#### Goal of the exercise:
Take the listing below and print exactly the lines starting at the line containing "clkinv_2 | 0 | 7 |" and ending at the line containing "xor2_1 | 30 | 28 |", both ends included, and no others.

#### The data:
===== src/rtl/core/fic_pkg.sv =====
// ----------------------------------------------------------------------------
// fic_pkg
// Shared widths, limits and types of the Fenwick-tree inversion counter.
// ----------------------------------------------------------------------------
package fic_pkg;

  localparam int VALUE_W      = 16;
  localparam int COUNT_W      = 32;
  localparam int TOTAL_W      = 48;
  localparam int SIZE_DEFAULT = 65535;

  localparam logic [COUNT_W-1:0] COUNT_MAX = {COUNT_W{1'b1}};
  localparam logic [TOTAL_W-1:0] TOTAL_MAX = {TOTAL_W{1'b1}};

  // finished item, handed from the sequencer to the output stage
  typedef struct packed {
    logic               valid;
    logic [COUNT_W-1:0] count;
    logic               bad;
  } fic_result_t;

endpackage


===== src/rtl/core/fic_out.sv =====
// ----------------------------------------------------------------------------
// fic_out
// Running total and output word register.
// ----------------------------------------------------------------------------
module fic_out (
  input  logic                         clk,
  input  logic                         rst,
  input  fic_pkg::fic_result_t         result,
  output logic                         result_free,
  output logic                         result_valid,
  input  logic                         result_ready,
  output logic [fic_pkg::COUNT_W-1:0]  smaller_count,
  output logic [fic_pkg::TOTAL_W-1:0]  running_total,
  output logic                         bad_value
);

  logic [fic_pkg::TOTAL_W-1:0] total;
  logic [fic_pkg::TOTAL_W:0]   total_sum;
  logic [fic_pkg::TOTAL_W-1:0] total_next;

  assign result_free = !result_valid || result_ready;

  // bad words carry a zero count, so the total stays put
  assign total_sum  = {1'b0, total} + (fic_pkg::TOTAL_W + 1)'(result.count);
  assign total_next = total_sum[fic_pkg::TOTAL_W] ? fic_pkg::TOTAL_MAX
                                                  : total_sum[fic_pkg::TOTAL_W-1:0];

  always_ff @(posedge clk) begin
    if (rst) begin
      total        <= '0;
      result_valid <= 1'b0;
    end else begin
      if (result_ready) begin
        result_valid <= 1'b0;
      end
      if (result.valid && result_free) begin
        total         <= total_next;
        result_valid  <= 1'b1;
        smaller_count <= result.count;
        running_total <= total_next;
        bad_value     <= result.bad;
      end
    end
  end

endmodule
---
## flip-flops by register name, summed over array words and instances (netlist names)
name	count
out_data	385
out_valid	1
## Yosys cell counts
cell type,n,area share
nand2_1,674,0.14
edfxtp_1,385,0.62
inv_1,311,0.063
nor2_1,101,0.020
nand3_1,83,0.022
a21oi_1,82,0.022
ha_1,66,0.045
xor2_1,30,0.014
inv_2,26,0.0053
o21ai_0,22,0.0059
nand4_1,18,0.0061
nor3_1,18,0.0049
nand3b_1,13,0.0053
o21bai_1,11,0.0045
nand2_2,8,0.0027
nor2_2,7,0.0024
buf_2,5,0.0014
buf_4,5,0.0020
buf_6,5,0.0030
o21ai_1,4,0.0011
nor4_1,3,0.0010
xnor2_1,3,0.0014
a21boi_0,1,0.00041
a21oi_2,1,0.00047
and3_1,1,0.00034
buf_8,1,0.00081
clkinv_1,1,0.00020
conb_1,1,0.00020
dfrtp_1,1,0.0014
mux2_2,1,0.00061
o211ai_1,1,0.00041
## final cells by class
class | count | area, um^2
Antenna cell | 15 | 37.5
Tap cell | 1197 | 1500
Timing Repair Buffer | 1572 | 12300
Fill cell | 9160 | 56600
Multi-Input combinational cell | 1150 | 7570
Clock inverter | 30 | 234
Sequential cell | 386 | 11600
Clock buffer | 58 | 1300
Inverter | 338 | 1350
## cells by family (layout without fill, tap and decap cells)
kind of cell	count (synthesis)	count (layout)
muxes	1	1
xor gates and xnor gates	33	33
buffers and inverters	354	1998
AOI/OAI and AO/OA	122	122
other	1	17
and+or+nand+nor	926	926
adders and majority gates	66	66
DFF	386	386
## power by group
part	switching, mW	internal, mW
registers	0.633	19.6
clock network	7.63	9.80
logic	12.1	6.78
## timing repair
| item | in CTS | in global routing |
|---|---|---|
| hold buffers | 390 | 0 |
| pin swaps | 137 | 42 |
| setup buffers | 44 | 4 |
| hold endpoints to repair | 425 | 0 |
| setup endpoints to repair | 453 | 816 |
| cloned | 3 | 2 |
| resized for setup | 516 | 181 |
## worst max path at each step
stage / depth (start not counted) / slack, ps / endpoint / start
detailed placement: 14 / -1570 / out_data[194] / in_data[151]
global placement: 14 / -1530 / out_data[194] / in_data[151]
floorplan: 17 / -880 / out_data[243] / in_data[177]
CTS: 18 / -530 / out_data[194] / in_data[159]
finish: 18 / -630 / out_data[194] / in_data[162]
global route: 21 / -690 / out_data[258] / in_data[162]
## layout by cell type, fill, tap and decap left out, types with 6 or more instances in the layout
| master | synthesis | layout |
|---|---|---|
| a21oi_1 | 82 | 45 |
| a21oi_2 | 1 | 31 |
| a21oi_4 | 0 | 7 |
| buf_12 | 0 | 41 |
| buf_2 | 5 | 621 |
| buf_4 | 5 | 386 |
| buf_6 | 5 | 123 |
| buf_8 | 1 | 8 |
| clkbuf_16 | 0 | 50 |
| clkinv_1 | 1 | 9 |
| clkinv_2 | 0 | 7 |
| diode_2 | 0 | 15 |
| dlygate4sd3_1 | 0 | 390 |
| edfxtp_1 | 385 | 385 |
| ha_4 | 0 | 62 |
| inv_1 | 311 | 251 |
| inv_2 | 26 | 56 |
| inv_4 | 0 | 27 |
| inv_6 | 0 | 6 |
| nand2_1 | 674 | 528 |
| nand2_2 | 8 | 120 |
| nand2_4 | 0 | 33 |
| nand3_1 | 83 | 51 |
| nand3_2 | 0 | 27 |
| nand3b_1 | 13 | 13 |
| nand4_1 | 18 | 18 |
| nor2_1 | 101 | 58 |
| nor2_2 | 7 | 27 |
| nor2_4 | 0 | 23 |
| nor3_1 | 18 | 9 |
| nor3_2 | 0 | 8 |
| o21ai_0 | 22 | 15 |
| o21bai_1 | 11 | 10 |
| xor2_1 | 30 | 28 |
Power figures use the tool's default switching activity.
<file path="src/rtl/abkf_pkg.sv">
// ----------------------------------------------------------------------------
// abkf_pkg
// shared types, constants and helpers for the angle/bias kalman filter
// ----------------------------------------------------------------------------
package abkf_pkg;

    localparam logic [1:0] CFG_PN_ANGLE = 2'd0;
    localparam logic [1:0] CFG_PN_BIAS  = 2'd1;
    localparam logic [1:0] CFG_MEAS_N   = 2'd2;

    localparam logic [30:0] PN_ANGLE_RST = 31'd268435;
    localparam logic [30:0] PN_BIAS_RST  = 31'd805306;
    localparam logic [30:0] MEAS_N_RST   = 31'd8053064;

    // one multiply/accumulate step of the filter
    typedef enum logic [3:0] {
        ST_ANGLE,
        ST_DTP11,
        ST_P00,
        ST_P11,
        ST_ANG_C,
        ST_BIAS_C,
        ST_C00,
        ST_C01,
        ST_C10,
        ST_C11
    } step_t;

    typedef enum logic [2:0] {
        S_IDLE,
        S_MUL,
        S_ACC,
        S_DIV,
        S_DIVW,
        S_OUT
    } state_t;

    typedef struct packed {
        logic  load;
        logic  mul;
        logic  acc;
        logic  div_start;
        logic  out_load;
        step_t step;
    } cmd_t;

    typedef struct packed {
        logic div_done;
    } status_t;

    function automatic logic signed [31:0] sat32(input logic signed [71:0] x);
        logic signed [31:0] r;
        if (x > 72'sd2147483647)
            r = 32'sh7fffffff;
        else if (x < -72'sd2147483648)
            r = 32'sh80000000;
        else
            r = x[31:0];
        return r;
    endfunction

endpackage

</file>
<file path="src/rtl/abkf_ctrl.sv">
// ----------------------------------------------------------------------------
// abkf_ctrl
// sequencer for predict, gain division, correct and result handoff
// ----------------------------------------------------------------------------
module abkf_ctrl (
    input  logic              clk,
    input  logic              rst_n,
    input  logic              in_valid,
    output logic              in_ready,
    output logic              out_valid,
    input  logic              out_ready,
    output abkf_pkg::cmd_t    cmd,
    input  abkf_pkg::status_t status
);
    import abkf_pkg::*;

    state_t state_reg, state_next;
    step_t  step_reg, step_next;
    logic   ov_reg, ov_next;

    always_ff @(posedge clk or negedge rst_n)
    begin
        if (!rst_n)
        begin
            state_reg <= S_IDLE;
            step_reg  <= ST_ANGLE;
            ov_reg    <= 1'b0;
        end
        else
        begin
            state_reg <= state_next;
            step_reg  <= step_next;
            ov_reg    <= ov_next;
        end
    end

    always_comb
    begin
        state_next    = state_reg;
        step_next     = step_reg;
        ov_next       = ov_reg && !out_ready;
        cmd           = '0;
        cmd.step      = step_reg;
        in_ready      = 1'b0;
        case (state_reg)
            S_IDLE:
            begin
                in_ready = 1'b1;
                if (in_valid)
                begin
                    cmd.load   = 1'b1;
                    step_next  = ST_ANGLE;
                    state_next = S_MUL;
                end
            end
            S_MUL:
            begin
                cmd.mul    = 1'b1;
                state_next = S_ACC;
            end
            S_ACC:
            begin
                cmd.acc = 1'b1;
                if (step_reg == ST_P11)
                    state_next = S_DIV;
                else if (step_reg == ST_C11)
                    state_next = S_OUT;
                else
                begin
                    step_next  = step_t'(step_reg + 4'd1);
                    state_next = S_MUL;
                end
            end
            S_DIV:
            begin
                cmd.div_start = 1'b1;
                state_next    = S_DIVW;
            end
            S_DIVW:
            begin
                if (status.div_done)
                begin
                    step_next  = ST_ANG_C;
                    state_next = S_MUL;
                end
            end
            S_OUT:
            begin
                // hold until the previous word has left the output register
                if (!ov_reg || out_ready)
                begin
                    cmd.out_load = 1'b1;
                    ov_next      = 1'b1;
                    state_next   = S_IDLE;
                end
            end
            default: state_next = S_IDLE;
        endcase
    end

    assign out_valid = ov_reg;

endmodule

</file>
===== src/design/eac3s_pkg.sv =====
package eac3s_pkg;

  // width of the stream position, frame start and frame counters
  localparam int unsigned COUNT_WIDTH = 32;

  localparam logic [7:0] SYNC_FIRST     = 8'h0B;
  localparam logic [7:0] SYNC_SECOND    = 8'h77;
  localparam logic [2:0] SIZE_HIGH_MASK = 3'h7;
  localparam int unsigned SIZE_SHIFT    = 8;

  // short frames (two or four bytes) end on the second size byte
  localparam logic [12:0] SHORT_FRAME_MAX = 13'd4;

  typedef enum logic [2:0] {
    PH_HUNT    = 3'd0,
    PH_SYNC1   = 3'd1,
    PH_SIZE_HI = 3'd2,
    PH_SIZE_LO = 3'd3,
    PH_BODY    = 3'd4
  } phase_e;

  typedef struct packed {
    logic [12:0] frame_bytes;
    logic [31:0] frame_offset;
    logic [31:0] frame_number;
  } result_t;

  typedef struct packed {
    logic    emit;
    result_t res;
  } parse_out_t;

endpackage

#### Result:
| clkinv_2 | 0 | 7 |
| diode_2 | 0 | 15 |
| dlygate4sd3_1 | 0 | 390 |
| edfxtp_1 | 385 | 385 |
| ha_4 | 0 | 62 |
| inv_1 | 311 | 251 |
| inv_2 | 26 | 56 |
| inv_4 | 0 | 27 |
| inv_6 | 0 | 6 |
| nand2_1 | 674 | 528 |
| nand2_2 | 8 | 120 |
| nand2_4 | 0 | 33 |
| nand3_1 | 83 | 51 |
| nand3_2 | 0 | 27 |
| nand3b_1 | 13 | 13 |
| nand4_1 | 18 | 18 |
| nor2_1 | 101 | 58 |
| nor2_2 | 7 | 27 |
| nor2_4 | 0 | 23 |
| nor3_1 | 18 | 9 |
| nor3_2 | 0 | 8 |
| o21ai_0 | 22 | 15 |
| o21bai_1 | 11 | 10 |
| xor2_1 | 30 | 28 |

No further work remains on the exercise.